**About this task:** Only an exact repetition of the entries will do.

§

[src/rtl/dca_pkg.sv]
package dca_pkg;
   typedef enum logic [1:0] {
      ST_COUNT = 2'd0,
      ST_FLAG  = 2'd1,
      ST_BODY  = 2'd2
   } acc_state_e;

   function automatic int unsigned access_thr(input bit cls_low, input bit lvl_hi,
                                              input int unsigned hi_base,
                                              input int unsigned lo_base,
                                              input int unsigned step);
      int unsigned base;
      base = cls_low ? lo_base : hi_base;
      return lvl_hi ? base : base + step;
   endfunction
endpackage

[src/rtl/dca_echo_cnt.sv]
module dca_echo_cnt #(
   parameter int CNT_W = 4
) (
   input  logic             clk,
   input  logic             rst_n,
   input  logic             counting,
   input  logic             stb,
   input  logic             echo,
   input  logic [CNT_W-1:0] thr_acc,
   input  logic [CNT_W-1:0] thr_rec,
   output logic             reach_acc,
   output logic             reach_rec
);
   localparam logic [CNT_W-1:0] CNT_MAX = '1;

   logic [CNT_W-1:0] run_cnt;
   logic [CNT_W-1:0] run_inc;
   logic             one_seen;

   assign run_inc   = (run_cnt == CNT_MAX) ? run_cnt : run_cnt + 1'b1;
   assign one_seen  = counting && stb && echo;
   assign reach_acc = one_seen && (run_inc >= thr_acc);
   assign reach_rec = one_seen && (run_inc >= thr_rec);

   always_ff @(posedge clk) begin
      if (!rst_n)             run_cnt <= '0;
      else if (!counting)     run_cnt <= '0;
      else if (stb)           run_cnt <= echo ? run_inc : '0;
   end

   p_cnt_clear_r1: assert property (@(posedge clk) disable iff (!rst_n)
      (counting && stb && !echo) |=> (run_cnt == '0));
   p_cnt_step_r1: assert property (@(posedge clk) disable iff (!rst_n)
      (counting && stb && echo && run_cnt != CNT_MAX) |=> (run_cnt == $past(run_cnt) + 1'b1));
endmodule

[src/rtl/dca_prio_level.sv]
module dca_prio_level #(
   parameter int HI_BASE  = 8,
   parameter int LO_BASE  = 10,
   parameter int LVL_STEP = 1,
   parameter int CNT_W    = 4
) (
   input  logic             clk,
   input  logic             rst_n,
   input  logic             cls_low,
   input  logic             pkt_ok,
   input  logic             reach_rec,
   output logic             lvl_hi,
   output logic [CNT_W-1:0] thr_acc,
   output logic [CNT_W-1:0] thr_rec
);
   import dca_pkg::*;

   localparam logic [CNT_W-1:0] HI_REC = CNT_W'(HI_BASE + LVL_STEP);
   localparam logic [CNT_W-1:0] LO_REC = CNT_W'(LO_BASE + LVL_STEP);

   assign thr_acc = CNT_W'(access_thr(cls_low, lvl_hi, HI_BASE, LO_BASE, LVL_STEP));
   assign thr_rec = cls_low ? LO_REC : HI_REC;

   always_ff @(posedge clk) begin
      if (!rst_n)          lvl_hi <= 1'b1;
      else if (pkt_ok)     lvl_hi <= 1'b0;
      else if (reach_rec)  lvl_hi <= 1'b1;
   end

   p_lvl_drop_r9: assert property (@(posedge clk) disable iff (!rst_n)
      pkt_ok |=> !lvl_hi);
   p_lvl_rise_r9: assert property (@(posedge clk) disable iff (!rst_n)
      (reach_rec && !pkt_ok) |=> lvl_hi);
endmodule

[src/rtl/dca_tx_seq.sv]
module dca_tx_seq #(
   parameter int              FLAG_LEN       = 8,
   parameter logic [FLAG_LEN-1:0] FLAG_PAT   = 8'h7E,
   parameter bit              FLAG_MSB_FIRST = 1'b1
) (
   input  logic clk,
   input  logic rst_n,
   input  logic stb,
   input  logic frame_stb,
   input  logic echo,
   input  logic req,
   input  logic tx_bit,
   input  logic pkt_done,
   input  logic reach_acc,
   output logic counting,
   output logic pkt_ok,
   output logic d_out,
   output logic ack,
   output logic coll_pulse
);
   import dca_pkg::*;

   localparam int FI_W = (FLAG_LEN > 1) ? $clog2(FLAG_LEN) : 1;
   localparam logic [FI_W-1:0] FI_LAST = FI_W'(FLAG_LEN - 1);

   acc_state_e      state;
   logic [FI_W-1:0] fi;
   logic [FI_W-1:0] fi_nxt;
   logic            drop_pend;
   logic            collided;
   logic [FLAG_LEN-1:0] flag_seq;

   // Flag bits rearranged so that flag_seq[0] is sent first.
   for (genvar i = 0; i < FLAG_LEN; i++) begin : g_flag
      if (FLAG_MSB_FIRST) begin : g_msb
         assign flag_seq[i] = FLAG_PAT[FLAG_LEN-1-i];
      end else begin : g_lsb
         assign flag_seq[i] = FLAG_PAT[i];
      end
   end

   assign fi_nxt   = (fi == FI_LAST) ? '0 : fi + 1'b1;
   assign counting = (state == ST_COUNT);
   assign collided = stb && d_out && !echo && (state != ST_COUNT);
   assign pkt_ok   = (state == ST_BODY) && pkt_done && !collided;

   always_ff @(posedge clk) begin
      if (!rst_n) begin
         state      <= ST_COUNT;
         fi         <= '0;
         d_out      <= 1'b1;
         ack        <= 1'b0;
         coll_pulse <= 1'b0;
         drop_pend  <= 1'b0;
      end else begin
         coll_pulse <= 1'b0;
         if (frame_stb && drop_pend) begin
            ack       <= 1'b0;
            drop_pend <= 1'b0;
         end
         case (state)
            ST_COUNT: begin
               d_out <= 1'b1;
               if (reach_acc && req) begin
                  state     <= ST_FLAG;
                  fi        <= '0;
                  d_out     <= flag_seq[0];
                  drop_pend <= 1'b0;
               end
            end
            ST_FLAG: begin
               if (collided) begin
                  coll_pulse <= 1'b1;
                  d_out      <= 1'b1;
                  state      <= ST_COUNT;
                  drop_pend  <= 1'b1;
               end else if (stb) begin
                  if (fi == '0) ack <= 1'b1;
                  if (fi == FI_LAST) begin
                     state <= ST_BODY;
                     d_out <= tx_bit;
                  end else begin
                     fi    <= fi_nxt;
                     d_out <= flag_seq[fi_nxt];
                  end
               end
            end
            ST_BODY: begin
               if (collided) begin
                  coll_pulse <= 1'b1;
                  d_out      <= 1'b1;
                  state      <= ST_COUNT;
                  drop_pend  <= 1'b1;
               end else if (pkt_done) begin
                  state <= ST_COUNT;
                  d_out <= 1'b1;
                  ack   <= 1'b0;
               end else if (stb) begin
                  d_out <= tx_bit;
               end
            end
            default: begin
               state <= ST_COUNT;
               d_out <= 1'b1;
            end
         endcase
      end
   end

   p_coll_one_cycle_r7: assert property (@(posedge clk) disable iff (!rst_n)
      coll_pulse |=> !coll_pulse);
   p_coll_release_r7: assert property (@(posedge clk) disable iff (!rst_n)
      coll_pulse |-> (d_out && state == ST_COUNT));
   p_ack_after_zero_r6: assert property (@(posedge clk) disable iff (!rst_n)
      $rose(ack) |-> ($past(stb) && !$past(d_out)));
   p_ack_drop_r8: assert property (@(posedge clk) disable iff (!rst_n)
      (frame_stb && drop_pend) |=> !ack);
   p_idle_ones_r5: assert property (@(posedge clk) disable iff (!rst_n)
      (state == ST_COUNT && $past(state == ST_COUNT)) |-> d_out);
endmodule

§

**Result:**
[src/rtl/dca_pkg.sv]
package dca_pkg;
   typedef enum logic [1:0] {
      ST_COUNT = 2'd0,
      ST_FLAG  = 2'd1,
      ST_BODY  = 2'd2
   } acc_state_e;

   function automatic int unsigned access_thr(input bit cls_low, input bit lvl_hi,
                                              input int unsigned hi_base,
                                              input int unsigned lo_base,
                                              input int unsigned step);
      int unsigned base;
      base = cls_low ? lo_base : hi_base;
      return lvl_hi ? base : base + step;
   endfunction
endpackage

[src/rtl/dca_echo_cnt.sv]
module dca_echo_cnt #(
   parameter int CNT_W = 4
) (
   input  logic             clk,
   input  logic             rst_n,
   input  logic             counting,
   input  logic             stb,
   input  logic             echo,
   input  logic [CNT_W-1:0] thr_acc,
   input  logic [CNT_W-1:0] thr_rec,
   output logic             reach_acc,
   output logic             reach_rec
);
   localparam logic [CNT_W-1:0] CNT_MAX = '1;

   logic [CNT_W-1:0] run_cnt;
   logic [CNT_W-1:0] run_inc;
   logic             one_seen;

   assign run_inc   = (run_cnt == CNT_MAX) ? run_cnt : run_cnt + 1'b1;
   assign one_seen  = counting && stb && echo;
   assign reach_acc = one_seen && (run_inc >= thr_acc);
   assign reach_rec = one_seen && (run_inc >= thr_rec);

   always_ff @(posedge clk) begin
      if (!rst_n)             run_cnt <= '0;
      else if (!counting)     run_cnt <= '0;
      else if (stb)           run_cnt <= echo ? run_inc : '0;
   end

   p_cnt_clear_r1: assert property (@(posedge clk) disable iff (!rst_n)
      (counting && stb && !echo) |=> (run_cnt == '0));
   p_cnt_step_r1: assert property (@(posedge clk) disable iff (!rst_n)
      (counting && stb && echo && run_cnt != CNT_MAX) |=> (run_cnt == $past(run_cnt) + 1'b1));
endmodule

[src/rtl/dca_prio_level.sv]
module dca_prio_level #(
   parameter int HI_BASE  = 8,
   parameter int LO_BASE  = 10,
   parameter int LVL_STEP = 1,
   parameter int CNT_W    = 4
) (
   input  logic             clk,
   input  logic             rst_n,
   input  logic             cls_low,
   input  logic             pkt_ok,
   input  logic             reach_rec,
   output logic             lvl_hi,
   output logic [CNT_W-1:0] thr_acc,
   output logic [CNT_W-1:0] thr_rec
);
   import dca_pkg::*;

   localparam logic [CNT_W-1:0] HI_REC = CNT_W'(HI_BASE + LVL_STEP);
   localparam logic [CNT_W-1:0] LO_REC = CNT_W'(LO_BASE + LVL_STEP);

   assign thr_acc = CNT_W'(access_thr(cls_low, lvl_hi, HI_BASE, LO_BASE, LVL_STEP));
   assign thr_rec = cls_low ? LO_REC : HI_REC;

   always_ff @(posedge clk) begin
      if (!rst_n)          lvl_hi <= 1'b1;
      else if (pkt_ok)     lvl_hi <= 1'b0;
      else if (reach_rec)  lvl_hi <= 1'b1;
   end

   p_lvl_drop_r9: assert property (@(posedge clk) disable iff (!rst_n)
      pkt_ok |=> !lvl_hi);
   p_lvl_rise_r9: assert property (@(posedge clk) disable iff (!rst_n)
      (reach_rec && !pkt_ok) |=> lvl_hi);
endmodule

[src/rtl/dca_tx_seq.sv]
module dca_tx_seq #(
   parameter int              FLAG_LEN       = 8,
   parameter logic [FLAG_LEN-1:0] FLAG_PAT   = 8'h7E,
   parameter bit              FLAG_MSB_FIRST = 1'b1
) (
   input  logic clk,
   input  logic rst_n,
   input  logic stb,
   input  logic frame_stb,
   input  logic echo,
   input  logic req,
   input  logic tx_bit,
   input  logic pkt_done,
   input  logic reach_acc,
   output logic counting,
   output logic pkt_ok,
   output logic d_out,
   output logic ack,
   output logic coll_pulse
);
   import dca_pkg::*;

   localparam int FI_W = (FLAG_LEN > 1) ? $clog2(FLAG_LEN) : 1;
   localparam logic [FI_W-1:0] FI_LAST = FI_W'(FLAG_LEN - 1);

   acc_state_e      state;
   logic [FI_W-1:0] fi;
   logic [FI_W-1:0] fi_nxt;
   logic            drop_pend;
   logic            collided;
   logic [FLAG_LEN-1:0] flag_seq;

   // Flag bits rearranged so that flag_seq[0] is sent first.
   for (genvar i = 0; i < FLAG_LEN; i++) begin : g_flag
      if (FLAG_MSB_FIRST) begin : g_msb
         assign flag_seq[i] = FLAG_PAT[FLAG_LEN-1-i];
      end else begin : g_lsb
         assign flag_seq[i] = FLAG_PAT[i];
      end
   end

   assign fi_nxt   = (fi == FI_LAST) ? '0 : fi + 1'b1;
   assign counting = (state == ST_COUNT);
   assign collided = stb && d_out && !echo && (state != ST_COUNT);
   assign pkt_ok   = (state == ST_BODY) && pkt_done && !collided;

   always_ff @(posedge clk) begin
      if (!rst_n) begin
         state      <= ST_COUNT;
         fi         <= '0;
         d_out      <= 1'b1;
         ack        <= 1'b0;
         coll_pulse <= 1'b0;
         drop_pend  <= 1'b0;
      end else begin
         coll_pulse <= 1'b0;
         if (frame_stb && drop_pend) begin
            ack       <= 1'b0;
            drop_pend <= 1'b0;
         end
         case (state)
            ST_COUNT: begin
               d_out <= 1'b1;
               if (reach_acc && req) begin
                  state     <= ST_FLAG;
                  fi        <= '0;
                  d_out     <= flag_seq[0];
                  drop_pend <= 1'b0;
               end
            end
            ST_FLAG: begin
               if (collided) begin
                  coll_pulse <= 1'b1;
                  d_out      <= 1'b1;
                  state      <= ST_COUNT;
                  drop_pend  <= 1'b1;
               end else if (stb) begin
                  if (fi == '0) ack <= 1'b1;
                  if (fi == FI_LAST) begin
                     state <= ST_BODY;
                     d_out <= tx_bit;
                  end else begin
                     fi    <= fi_nxt;
                     d_out <= flag_seq[fi_nxt];
                  end
               end
            end
            ST_BODY: begin
               if (collided) begin
                  coll_pulse <= 1'b1;
                  d_out      <= 1'b1;
                  state      <= ST_COUNT;
                  drop_pend  <= 1'b1;
               end else if (pkt_done) begin
                  state <= ST_COUNT;
                  d_out <= 1'b1;
                  ack   <= 1'b0;
               end else if (stb) begin
                  d_out <= tx_bit;
               end
            end
            default: begin
               state <= ST_COUNT;
               d_out <= 1'b1;
            end
         endcase
      end
   end

   p_coll_one_cycle_r7: assert property (@(posedge clk) disable iff (!rst_n)
      coll_pulse |=> !coll_pulse);
   p_coll_release_r7: assert property (@(posedge clk) disable iff (!rst_n)
      coll_pulse |-> (d_out && state == ST_COUNT));
   p_ack_after_zero_r6: assert property (@(posedge clk) disable iff (!rst_n)
      $rose(ack) |-> ($past(stb) && !$past(d_out)));
   p_ack_drop_r8: assert property (@(posedge clk) disable iff (!rst_n)
      (frame_stb && drop_pend) |=> !ack);
   p_idle_ones_r5: assert property (@(posedge clk) disable iff (!rst_n)
      (state == ST_COUNT && $past(state == ST_COUNT)) |-> d_out);
endmodule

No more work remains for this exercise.